L'esilio italiano del regista (sua, appunto, la memorabile trilogia con il già citato "Flesh" e, a seguìre, "Trash" - 1970 - e "Heat", 1971) coincide ironicamente con la trama di questo film, per motivazioni ben diverse da quelle che invogliano il conte Dracula a trasferirsi nel nostro Paese.
Si trattò, allora, di un accordo produttivo con Carlo Ponti, che permise alla Factory di Andy Warhol di trasferirsi in Italia per realizzare due opere dedicate alle più famose icone horror del cinema: Frankenstein ("Il mostro è in tavola...Barone Frankenstein", 1973) e Dracula.
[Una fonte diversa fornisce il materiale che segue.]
<file path="src/rtl/uart_irq_pkg.sv">
`timescale 1ns/1ps
package uart_irq_pkg;

  localparam int IE_RX    = 0;
  localparam int IE_THRE  = 1;
  localparam int IE_LINE  = 2;
  localparam int IE_MODEM = 3;

  typedef enum logic [3:0] {
    ID_MODEM   = 4'd0,
    ID_NONE    = 4'd1,
    ID_THRE    = 4'd2,
    ID_RXDATA  = 4'd4,
    ID_LINE    = 4'd6,
    ID_BUSY    = 4'd7,
    ID_TIMEOUT = 4'd12
  } iid_e;

  typedef struct packed {
    logic line;
    logic rxdata;
    logic timeout;
    logic thre;
    logic modem;
    logic busy;
  } irq_pend_t;

  // Highest pending source wins.
  function automatic iid_e pick_id(irq_pend_t p);
    iid_e id;
    if (p.line)         id = ID_LINE;
    else if (p.rxdata)  id = ID_RXDATA;
    else if (p.timeout) id = ID_TIMEOUT;
    else if (p.thre)    id = ID_THRE;
    else if (p.modem)   id = ID_MODEM;
    else if (p.busy)    id = ID_BUSY;
    else                id = ID_NONE;
    return id;
  endfunction

  function automatic logic [7:0] pack_iir(iid_e id, logic fifo_en);
    return {{2{fifo_en}}, 2'b00, id};
  endfunction

  function automatic logic irq_of(iid_e id);
    return id != ID_NONE;
  endfunction

endpackage

</file>
<file path="src/rtl/uart_irq_sticky.sv">
`timescale 1ns/1ps
module uart_irq_sticky #(
  parameter int W = 1
) (
  input  logic         clk,
  input  logic         rst_n,
  input  logic [W-1:0] set_i,
  input  logic         clr_i,
  output logic [W-1:0] q_o
);

  logic [W-1:0] q_r;

  generate
    for (genvar i = 0; i < W; i++) begin : g_bit
      always_ff @(posedge clk) begin
        if (!rst_n)        q_r[i] <= 1'b0;
        else if (set_i[i]) q_r[i] <= 1'b1;
        else if (clr_i)    q_r[i] <= 1'b0;
      end
    end
  endgenerate

  assign q_o = q_r;


  set_wins_chk: assert property (@(posedge clk) disable iff (!rst_n)
    (set_i[0] && clr_i) |=> q_o[0]);

endmodule

</file>
<file path="src/rtl/uart_irq_thre.sv">
`timescale 1ns/1ps
module uart_irq_thre (
  input  logic clk,
  input  logic rst_n,
  input  logic thr_empty_i,
  input  logic enable_i,
  input  logic thr_wr_i,
  input  logic ack_i,
  output logic pend_o
);

  logic empty_q, en_q, pend_q;
  logic set_w, clr_w;

  assign set_w = (thr_empty_i && !empty_q) || (enable_i && !en_q && thr_empty_i);
  assign clr_w = thr_wr_i || ack_i;

  always_ff @(posedge clk) begin
    if (!rst_n) begin
      empty_q <= 1'b0;
      en_q    <= 1'b0;
      pend_q  <= 1'b0;
    end else begin
      empty_q <= thr_empty_i;
      en_q    <= enable_i;
      if (set_w)      pend_q <= 1'b1;
      else if (clr_w) pend_q <= 1'b0;
    end
  end

  assign pend_o = pend_q;


  thre_ack_clears_chk: assert property (@(posedge clk) disable iff (!rst_n)
    (ack_i && !set_w) |=> !pend_o);

endmodule

</file>
<file path="src/rtl/uart_irq_sources.sv">
`timescale 1ns/1ps
module uart_irq_sources
  import uart_irq_pkg::*;
#(
  parameter int IER_W = 8,
  parameter int ERR_W = 4,
  parameter int MSR_W = 4
) (
  input  logic             clk,
  input  logic             rst_n,
  input  logic [IER_W-1:0] ier_i,
  input  logic [ERR_W-1:0] line_err_i,
  input  logic             lsr_rd_i,
  input  logic             rx_trig_i,
  input  logic             rx_tmo_i,
  input  logic             rbr_rd_i,
  input  logic             thr_empty_i,
  input  logic             thr_wr_i,
  input  logic             thre_ack_i,
  input  logic [MSR_W-1:0] modem_delta_i,
  input  logic             msr_rd_i,
  input  logic             lcr_wr_i,
  input  logic             uart_busy_i,
  input  logic             usr_rd_i,
  output irq_pend_t        pend_o
);

  logic [ERR_W-1:0] err_q;
  logic [MSR_W-1:0] modem_q;
  logic             tmo_q;
  logic             busy_q;
  logic             thre_q;
  logic             busy_set_w;

  assign busy_set_w = lcr_wr_i && uart_busy_i;

  uart_irq_sticky #(.W(ERR_W)) u_err (
    .clk(clk), .rst_n(rst_n), .set_i(line_err_i), .clr_i(lsr_rd_i), .q_o(err_q));

  uart_irq_sticky #(.W(MSR_W)) u_modem (
    .clk(clk), .rst_n(rst_n), .set_i(modem_delta_i), .clr_i(msr_rd_i), .q_o(modem_q));

  uart_irq_sticky #(.W(1)) u_tmo (
    .clk(clk), .rst_n(rst_n), .set_i(rx_tmo_i), .clr_i(rbr_rd_i), .q_o(tmo_q));

  uart_irq_sticky #(.W(1)) u_busy (
    .clk(clk), .rst_n(rst_n), .set_i(busy_set_w), .clr_i(usr_rd_i), .q_o(busy_q));

  uart_irq_thre u_thre (
    .clk(clk), .rst_n(rst_n), .thr_empty_i(thr_empty_i), .enable_i(ier_i[IE_THRE]),
    .thr_wr_i(thr_wr_i), .ack_i(thre_ack_i), .pend_o(thre_q));

  always_comb begin
    pend_o.line    = (|err_q) && ier_i[IE_LINE];
    pend_o.rxdata  = rx_trig_i && ier_i[IE_RX];
    pend_o.timeout = tmo_q && ier_i[IE_RX];
    pend_o.thre    = thre_q && ier_i[IE_THRE];
    pend_o.modem   = (|modem_q) && ier_i[IE_MODEM];
    pend_o.busy    = busy_q;
  end


  busy_hold_chk: assert property (@(posedge clk) disable iff (!rst_n)
    (busy_q && !usr_rd_i) |=> busy_q);


  modem_clear_chk: assert property (@(posedge clk) disable iff (!rst_n)
    (msr_rd_i && !(|modem_delta_i)) |=> !(|modem_q));

endmodule

</file>
<file path="src/rtl/uart_irq_prio.sv">
`timescale 1ns/1ps
module uart_irq_prio
  import uart_irq_pkg::*;
(
  input  irq_pend_t  pend_i,
  input  logic       fifo_en_i,
  output iid_e       id_o,
  output logic [7:0] iir_o,
  output logic       irq_o
);

  always_comb begin
    id_o  = pick_id(pend_i);
    iir_o = pack_iir(id_o, fifo_en_i);
    irq_o = irq_of(id_o);
  end

endmodule

</file>
<file path="src/rtl/uart_irq_ident.sv">
`timescale 1ns/1ps
module uart_irq_ident
  import uart_irq_pkg::*;
#(
  parameter int IER_W = 8,
  parameter int ERR_W = 4,
  parameter int MSR_W = 4
) (
  input  logic             clk,
  input  logic             rst_n,
  input  logic             fifo_en_i,
  input  logic [IER_W-1:0] ier_i,
  input  logic [ERR_W-1:0] line_err_i,
  input  logic             lsr_rd_i,
  input  logic             rx_trig_i,
  input  logic             rx_tmo_i,
  input  logic             rbr_rd_i,
  input  logic             thr_empty_i,
  input  logic             thr_wr_i,
  input  logic             iir_rd_i,
  input  logic [MSR_W-1:0] modem_delta_i,
  input  logic             msr_rd_i,
  input  logic             lcr_wr_i,
  input  logic             uart_busy_i,
  input  logic             usr_rd_i,
  output logic             irq_o,
  output logic [7:0]       iir_o
);

  irq_pend_t pend_w;
  iid_e      id_w;
  logic      thre_ack_w;
  logic      past_ok_q;

  // Acknowledge transmit empty only when the read actually reports it.
  assign thre_ack_w = iir_rd_i && (id_w == ID_THRE);

  uart_irq_sources #(.IER_W(IER_W), .ERR_W(ERR_W), .MSR_W(MSR_W)) u_src (
    .clk(clk), .rst_n(rst_n), .ier_i(ier_i),
    .line_err_i(line_err_i), .lsr_rd_i(lsr_rd_i),
    .rx_trig_i(rx_trig_i), .rx_tmo_i(rx_tmo_i), .rbr_rd_i(rbr_rd_i),
    .thr_empty_i(thr_empty_i), .thr_wr_i(thr_wr_i), .thre_ack_i(thre_ack_w),
    .modem_delta_i(modem_delta_i), .msr_rd_i(msr_rd_i),
    .lcr_wr_i(lcr_wr_i), .uart_busy_i(uart_busy_i), .usr_rd_i(usr_rd_i),
    .pend_o(pend_w));

  uart_irq_prio u_prio (
    .pend_i(pend_w), .fifo_en_i(fifo_en_i),
    .id_o(id_w), .iir_o(iir_o), .irq_o(irq_o));

  always_ff @(posedge clk) begin
    if (!rst_n) past_ok_q <= 1'b0;
    else        past_ok_q <= 1'b1;
  end


  line_report_chk: assert property (@(posedge clk) disable iff (!rst_n)
    (past_ok_q && ier_i[IE_LINE] && $past(|line_err_i)) |-> (iir_o[3:0] == 4'd6));


  line_top_chk: assert property (@(posedge clk) disable iff (!rst_n)
    pend_w.line |-> (iir_o[3:0] == 4'd6));


  quiet_chk: assert property (@(posedge clk) disable iff (!rst_n)
    ((ier_i[3:0] == 4'd0) && !pend_w.busy) |-> !irq_o);

endmodule

</file>
<file path="config.mk">
export PLATFORM = sky130hd
export DESIGN_NAME = uart_irq_ident
export DESIGN_NICKNAME = d
export VERILOG_FILES = /design/src/rtl/uart_irq_pkg.sv /design/src/rtl/uart_irq_sticky.sv /design/src/rtl/uart_irq_thre.sv /design/src/rtl/uart_irq_sources.sv /design/src/rtl/uart_irq_prio.sv /design/src/rtl/uart_irq_ident.sv
export SDC_FILE = /design/constraint.sdc
export NUM_CORES = 1
export LEC_CHECK = 0
export BUFFER_PORTS_ARGS = -buffer_cell sky130_fd_sc_hd__buf_2
export CAP_MARGIN = 20
export CORE_MARGIN = 2
export CORE_UTILIZATION = 42
export CTS_CLUSTER_DIAMETER = 120
export DETAILED_ROUTE_END_ITERATION = 10
export PLACE_DENSITY = 0.83
export SYNTH_ARGS = -nofsm -noshare
export SYNTH_HDL_FRONTEND = slang
export SYNTH_SLANG_ARGS = --single-unit
</file>
<file path="constraint.sdc">
create_clock -name clk -period 2.65 [get_ports clk]
set_input_delay 0.53 -clock clk [delete_from_list [all_inputs] [get_ports clk]]
set_output_delay 0.53 -clock clk [all_outputs]
set_load 0.01 [all_outputs]
</file>
==> metrics.md, run 1 <==
| Metric | Value |
|---|---|
| Sequential share of the synthesized area | `43.97%` |
| Worst Path Max Fanout | `4` |
| Top cell type's share of synthesized area | `43.97%` |
| Kind of end point of the critical path | `output port` |
| Asr flop ratio synth | `0%` |
| Seq cells post-synth | `13` |
| GP Congestion | `0.7055` |
| RR Endpoint | `u_src.u_thre.pend_o` |
| Fin. max-slew vios | `0` |
| Post-synthesis cell count | `60` |
| Avg Inst Size Synth | `9.864 sq um` |
| PortBufs | `29` |
| Data arrival time of the critical path | `1.66 ns` |
| Routed Antenna Nets | `0` |
| CTS tree | `yes` |
| Post-Layout Cell Count | `104` |
| R2R cell count | `3` |
| Power Total | `0.0004025 W` |
| Hold Violations, Final | `0` |
| Fin nets | `120` |
| DRC Markers | `0` |
| R2r setup slk | `1.38 ns` |
| Top cells by area, synth | `dfxtp_1 44%, o21a_1 11%, nor2b_1 9.5%` |
| Initial core utilization | `45.48%` |
| Vias in the first global route | `472` |
| Status | `completed` |
| Layout area overhead | `27.27%` |
| TritonCTS buffer count | `3` |
| Total gr overflow | `0` |
| Hold-fix buffers at CTS | `0` |
| Die H | `41.54 um` |
| Top Ports | `39` |
| Antenna violations before repair | `0` |
| Yosys top cell by area | `dfxtp_1` |
| Warnings from Yosys | `0` |
| Vias/cell | `4.856` |
| Diode count | `0` |
| Worst skew pair latency | `0.27 ns` |
| Power Density | `534.4 nW/um^2` |
| Final TNS setup | `0 ns` |
| Max IR drop VDD | `0.0002512 V` |
| Buffer type at the clock tree root | `clkbuf_4` |
| Leakage | `0.3630 nW` |
| H-Tree Depth | `1` |
| Total GRT Usage | `13.96%` |
| Primary FF master, synth | `dfxtp_1` |
| Row count | `13` |
| CTS Sinks | `13` |
| Core Box Area | `1301 sq um` |
| Combined area of all synthesized cells | `591.8 sq um` |
| RSZ-0062 raised after global routing | `no` |
| Avg WL per Cell | `10.22 um` |
| Final Skew | `0.0005855 ns` |
| Max Cap Viol | `0` |
| Wirelength, routed | `1063 um` |
| Setup Viol. Count Final | `0` |
| Crit Reg-Reg Startpoint | `u_src.u_err.q_o[0]` |
| Critical Path RT | `2.12 ns` |
| CTS clk-pin slew, worst paths | `0.08 ns` |
| Die Footprint | `1725 sq um` |
| HP Class | `in2reg` |
| Router iterations before antenna repair | `2` |
| Setup bufs post-CTS | `0` |
| EDFF count, synth | `0` |
| Min-delay src | `rx_tmo_i` |
| Final period util | `82.51%` |
| Worst Path Class, Setup | `reg2out` |
| Largest net degree at the start of global routing | `14` |
| Synth cell types | `22` |
| Hold Crit Endpoint | `u_src.u_tmo.q_o` |
| Hold Path Cell Cnt | `2` |
| Fmax | `457.3 MHz` |
| Via count | `505` |
| CP Launch Type | `flip-flop` |
| Fin crit period | `2.187 ns` |
| Layout cells sized above 1 | `40.45%` |
| First DRT Iteration DRCs | `1` |
| Post-cts resize count | `0` |
| Chip width | `41.54 um` |
| Post-Place Cells | `100` |
| First-pass GRT wire length | `1842 um` |
| Clock buffer depth | `2` |
## routing by layer
layer	vias up	wire (um)	track usage (%)
met2	21	508	24.06
met4	0	8	3.871
li1	260	-	-
met3	2	83	6.087
met5	-	0	0
met1	222	463	15.49
## area by class of cell
type	instances	area, sq um
fillers	128	548.0
inverters	1	3.754
clock inverters	1	5.005
clock buffers	3	22.52
flip-flops and latches	13	260.3
well taps	15	18.77
multi-input cells	42	297.8
repair buffers	29	145.1
## state kept, by name, indices dropped and copies added, names as in the netlist
register and flops:
u_src.u_thre.en_q 1, u_src.u_thre.pend_o 1, u_src.u_tmo.q_o 1, u_src.u_err.q_o 4
u_src.u_thre.empty_q 1, u_src.u_modem.q_o 4, u_src.u_busy.q_o 1
## worst max-delay path, cell delays in order, from the launching register on
cell	delay [ns]
dfxtp_1	0.34
o41ai_4	0.44
nand2_2	0.11
or3_1	0.36
buf_2	0.14
## power by group
group | switching [W] | internal [W] | leakage, nW
Clock | 0.0000625 | 0.0000559 | 0.0177
Sequential | 0.00000864 | 0.000208 | 0.109
Combinational | 0.0000300 | 0.0000375 | 0.237
## cells by family (layout without fill, tap and decap cells)
logic type	count (synthesis)	after routing	share of synthesized area (%)
AOI/OAI and AO/OA	16	16	25.37
buffers and inverters	6	34	6.341
DFF	13	13	43.97
other	1	2	0.6336
and+or+nand+nor	24	24	23.68
## cell usage in the layout, fill, tap and decap left out, types with 2 or more instances in the layout
| cell | count |
|---|---|
| and2_1 | 2 |
| dfxtp_1 | 13 |
| nor2b_1 | 9 |
| nand2b_1 | 2 |
| o21a_1 | 9 |
| a21boi_1 | 2 |
| clkbuf_4 | 3 |
| buf_2 | 29 |
| nand2_1 | 3 |
| nand3_1 | 3 |
| conb_1 | 2 |
## how the worst max path moves through the flow
| stage | from | end | slack, ns | depth (start not counted) |
|---|---|---|---|---|
| 3_5_place_dp | rx_trig_i | irq_o | 0.59 | 5 |
| 3_3_place_gp | rx_trig_i | irq_o | 0.63 | 5 |
| 2_1_floorplan | rx_trig_i | irq_o | 0.88 | 3 |
| 6_report | u_src.u_err.q_o[0] | irq_o | 0.46 | 4 |
| 4_1_cts | u_src.u_err.q_o[0] | irq_o | 0.44 | 4 |
| 5_1_grt | u_src.u_err.q_o[0] | irq_o | 0.35 | 4 |
## cell usage after synthesis, drive strengths merged (2+ instances only)
| master | instances |
|---|---|
| nor2b | 9 |
| nand3 | 3 |
| and2 | 2 |
| nand2 | 4 |
| o21a | 9 |
| nand2b | 2 |
| o41ai | 2 |
| buf | 4 |
| a21boi | 2 |
| dfxtp | 13 |
## through the flow
| step | cell area, sq um | setup WS (ns) | utilization, % | hold slack [ns] |
|---|---|---|---|---|
| floorplan | 595.6 | 0.8786 | - | 0.4661 |
| global placement | 725.7 | 0.6258 | 55.77 | 0.4874 |
| detailed placement | 725.7 | 0.5938 | 55.77 | 0.5013 |
| CTS | 753.2 | 0.4415 | 57.88 | 0.4538 |
| global route | 753.2 | 0.3483 | 57.88 | 0.4496 |
| finish | 753.2 | 0.4635 | 57.88 | 0.4613 |
No activity file was read; power rests on OpenSTA's default activity.
==> inputs of run 2 (changes only) <==
--- a/config.mk
+++ b/config.mk
@@ -7,11 +7,12 @@
 export LEC_CHECK = 0
 export BUFFER_PORTS_ARGS = -buffer_cell sky130_fd_sc_hd__buf_2
 export CAP_MARGIN = 20
+export CORE_ASPECT_RATIO = 0.9
 export CORE_MARGIN = 2
-export CORE_UTILIZATION = 42
+export CORE_UTILIZATION = 35
 export CTS_CLUSTER_DIAMETER = 120
 export DETAILED_ROUTE_END_ITERATION = 10
-export PLACE_DENSITY = 0.83
+export PLACE_DENSITY = 0.74
 export SYNTH_ARGS = -nofsm -noshare
 export SYNTH_HDL_FRONTEND = slang
 export SYNTH_SLANG_ARGS = --single-unit
==> constraint.sdc (replaced) <==
create_clock -name clk -period 1.85 [get_ports clk]
set_input_delay 0.37 -clock clk [delete_from_list [all_inputs] [get_ports clk]]
set_output_delay 0.37 -clock clk [all_outputs]
set_load 0.01 [all_outputs]
==> metrics.md, run 2 (synthesized netlist as in run 1, its figures left out) <==
| Metric | Value |
|---|---|
| Status | `complete, but fails checks` |
| Failing checks | `negative setup slack` |
| Initial core utilization | `36.33% (-9.2 points)` |
| Worst skew pair latency | `0.26 ns (about the same)` |
| First-pass GRT wire length | `2076 um (+13%)` |
| Worst Path Class, Setup | `reg2out` |
| Die Footprint | `2036 sq um (+18%)` |
| Fin crit period | `1.953 ns` |
| Fin nets | `124 (+3.3%)` |
| Routed Antenna Nets | `0 (unchanged)` |
| Via count | `513 (+1.6%)` |
| Worst setup margin | `-0.1026 ns (-0.5661 ns)` |
| Chip width | `47.35 um (+14%)` |
| CTS clk-pin slew, worst paths | `0.07 ns (about the same)` |
| Critical Path RT | `1.48 ns (-0.64 ns)` |
| Cell family with most CP delay | `simple AND/OR/NAND/NOR gates` |
| Avg WL per Cell | `9.915 um (-3.0%)` |
| Fin. max-slew vios | `0 (unchanged)` |
| Row count | `14 (+1)` |
| Post-route cell area | `822.0 sq um (+9.1%)` |
| Power Density | `724.1 nW/um^2 (+36%)` |
| CP Launch Type | `flip-flop` |
| Diode count | `0 (unchanged)` |
| Min Hold Slack | `0.3042 ns (-0.1571 ns)` |
| Commonest cells after routing, fill and taps aside | `29 x buf_2, 10 x dfxtp_1, 9 x nor2b_1, 9 x o21a_1` |
| Layout cells sized above 1 | `47.31% (+6.9 points)` |
| Crit-path cells | `o41ai_4 > nand2_1 > or3_1 > buf_2` |
| Largest net degree at the start of global routing | `14 (unchanged)` |
| Layout area overhead | `38.90%` |
| Total gr overflow | `0 (unchanged)` |
| Die H | `43.01 um (+3.6%)` |
| CTS tree | `yes` |
| Final Skew | `0.0007897 ns (+0.0002042 ns)` |
| Data arrival time of the critical path | `1.58 ns (-0.08 ns)` |
| Vias/cell | `4.385 (-9.7%)` |
| Core Box Area | `1629 sq um (+25%)` |
| TritonCTS buffer count | `3 (unchanged)` |
| Setup Viol. Count Final | `2 (+2)` |
| Top Ports | `39 (unchanged)` |
| HP Class | `in2reg` |
| CTS Sinks | `13 (unchanged)` |
| Kind of end point of the critical path | `output port` |
| Buffer type at the clock tree root | `clkbuf_4` |
| Leakage | `0.3882 nW (+6.9%)` |
| First DRT Iteration DRCs | `5 (+4)` |
| HPWL after DPL | `861.2 um` |
| WP buf/inv | `1 (unchanged)` |
| RSZ-0062 raised after global routing | `yes` |
| Final period util | `105.5%` |
| Max IR drop VDD | `0.0004112 V (+64%)` |
| Power Total | `0.0005953 W (+48%)` |
| Leading cell type in the layout, fill and taps excluded | `buf_2` |
| Worst Path Max Fanout | `2 (-2)` |
| Vias in the first global route | `520 (+10%)` |
| Cell Area, Placed | `752.0 sq um (+3.6%)` |
| PortBufs | `29 (unchanged)` |
| Hold Violations, Final | `0 (unchanged)` |
| Total GRT Usage | `14.69% (+0.73 points)` |
| Router iterations before antenna repair | `4 (+2)` |
| H-Tree Depth | `1 (unchanged)` |
| DRC Markers | `0 (unchanged)` |
| Slowest CP cell | `o41ai_4` |
| GP Congestion | `0.6877 (-2.5%)` |
| Fillcell total | `185 (+45%)` |
| Max Cap Viol | `0 (unchanged)` |
| Antenna violations before repair | `0 (unchanged)` |
| Fmax | `512.1 MHz` |
| Max incr delay on CP | `0.38 ns (-0.06 ns)` |
| Clock buffer depth | `2 (unchanged)` |
| Wirelength, routed | `1160 um (+9.1%)` |
-- run 2: cell count changes in the layout (fill, tap and decap cells not counted), moves of 2 or more --
cell and delta:
dfxtp_2 +3, buf_4 +3, dfxtp_1 -3, nand3_1 -2
nand3_2 +2
-- run 2: repair_timing --
| item | CTS | global route |
|---|---|---|
| gates cloned | 0 | 0 |
| setup buffers | 3 | 0 |
| pin swaps | 3 | 6 |
| resized for setup | 2 | 5 |
| setup endpoints to repair | 2 | 5 |
| hold buffers | 0 | 0 |
-- run 2: worst paths after layout --
path / startpoint / to / slack, ns / depth (start not counted)
max: u_src.u_modem.q_o[0] / irq_o / -0.10 / 4
min: modem_delta_i[1] / u_src.u_modem.q_o[1] / 0.30 / 2
max reg2reg: u_src.u_err.q_o[0] / u_src.u_thre.pend_o / 0.53 / 4
min reg2reg: u_src.u_busy.q_o / u_src.u_busy.q_o / 0.52 / 2
-- run 2: cell type report --
cell class              count  area [sq um]  share of cell area [%]
repair buffers             33         178.9                   21.77
multi-input cells          42         319.1                   38.81
inverters                   1         3.754                  0.4566
well taps                  24         30.03                   3.653
clock buffers               4         26.28                   3.196
flip-flops and latches     13         264.0                   32.12
-- run 2: power by group --
part | total (W) | switching [W] | internal, W
registers | 0.000314 | 0.0000149 | 0.000299
logic | 0.000114 | 0.0000477 | 0.0000660
clock network | 0.000168 | 0.0000845 | 0.0000834
-- run 2: routing by layer --
layer,global-route usage [%],part of all wire [%]
met3,7.660,7.3
met4,3.333,0
met1,18.80,47
met2,21.62,46
met5,0,0
-- run 2: per-stage QoR --
| step | setup TNS, ns | utilization, % | setup WS (ns) | cells |
|---|---|---|---|---|
| 3_5_place_dp | 0 | 46.16 | 0.1356 | 111 |
| 6_report | -0.1305 | 50.46 | -0.1026 | 117 |
| 4_1_cts | -0.1686 | 49.46 | -0.1018 | 117 |
| 3_3_place_gp | 0 | 46.16 | 0.1711 | 111 |
| 2_1_floorplan | 0 | - | 0.2857 | 61 |
| 5_1_grt | -0.4304 | 50.46 | -0.1554 | 117 |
È come se Morrissey, ormai lontano dalle sperimentazioni degli esordi, avesse trovato una nuova strada artistica proprio nei sottogeneri del cinema italiano, nei b-movies horror, e anche nell'estetica glamour del cinema erotico europeo (di cui il film trasuda una certa patina sexy), in definitiva nel grand-guignol e negli eccessi dei film di genere: in un certo senso egli ha attinto non propriamente dal sangue come l'assetato conte, ma dal torbido kitsch del nostro cinema, quello che - volenti o nolenti - consentirà alla ditta Warholiana di esprimere compiutamente e in piena libertà il proprio linguaggio cinematografico.
Il risultato è esaltante e difettoso allo stesso tempo, perchè mai come in questi film è concesso esprimere se stessi sia davanti a geniali trovate visive e tecniche sia attraverso incombenti cadute di tono.
È questo il segreto, forse, per cui il film di genere conosce oggi, tardivamente, una rivalutazione generale.
Lo sforzo produttivo vede alla regia Paul Morrissey, ma nella versione italiana è accreditato il celebre Antonio Margheriti (certe intuizioni formali, come il finale del film, fanno pensare che ci sia la sua mano, ma non è detto che sia la verità). E lo stesso Warhol è "quasi" un terzo regista, lontano dalla macchina da presa per evidenti timori personali (in riferimento all'attentato alla sua vita ad opera di Valerie Solanas) eppure capace di marchiare a fondo con la sua presenza/assenza lo svolgimento del film (in particolare certi dialoghi eccentrici).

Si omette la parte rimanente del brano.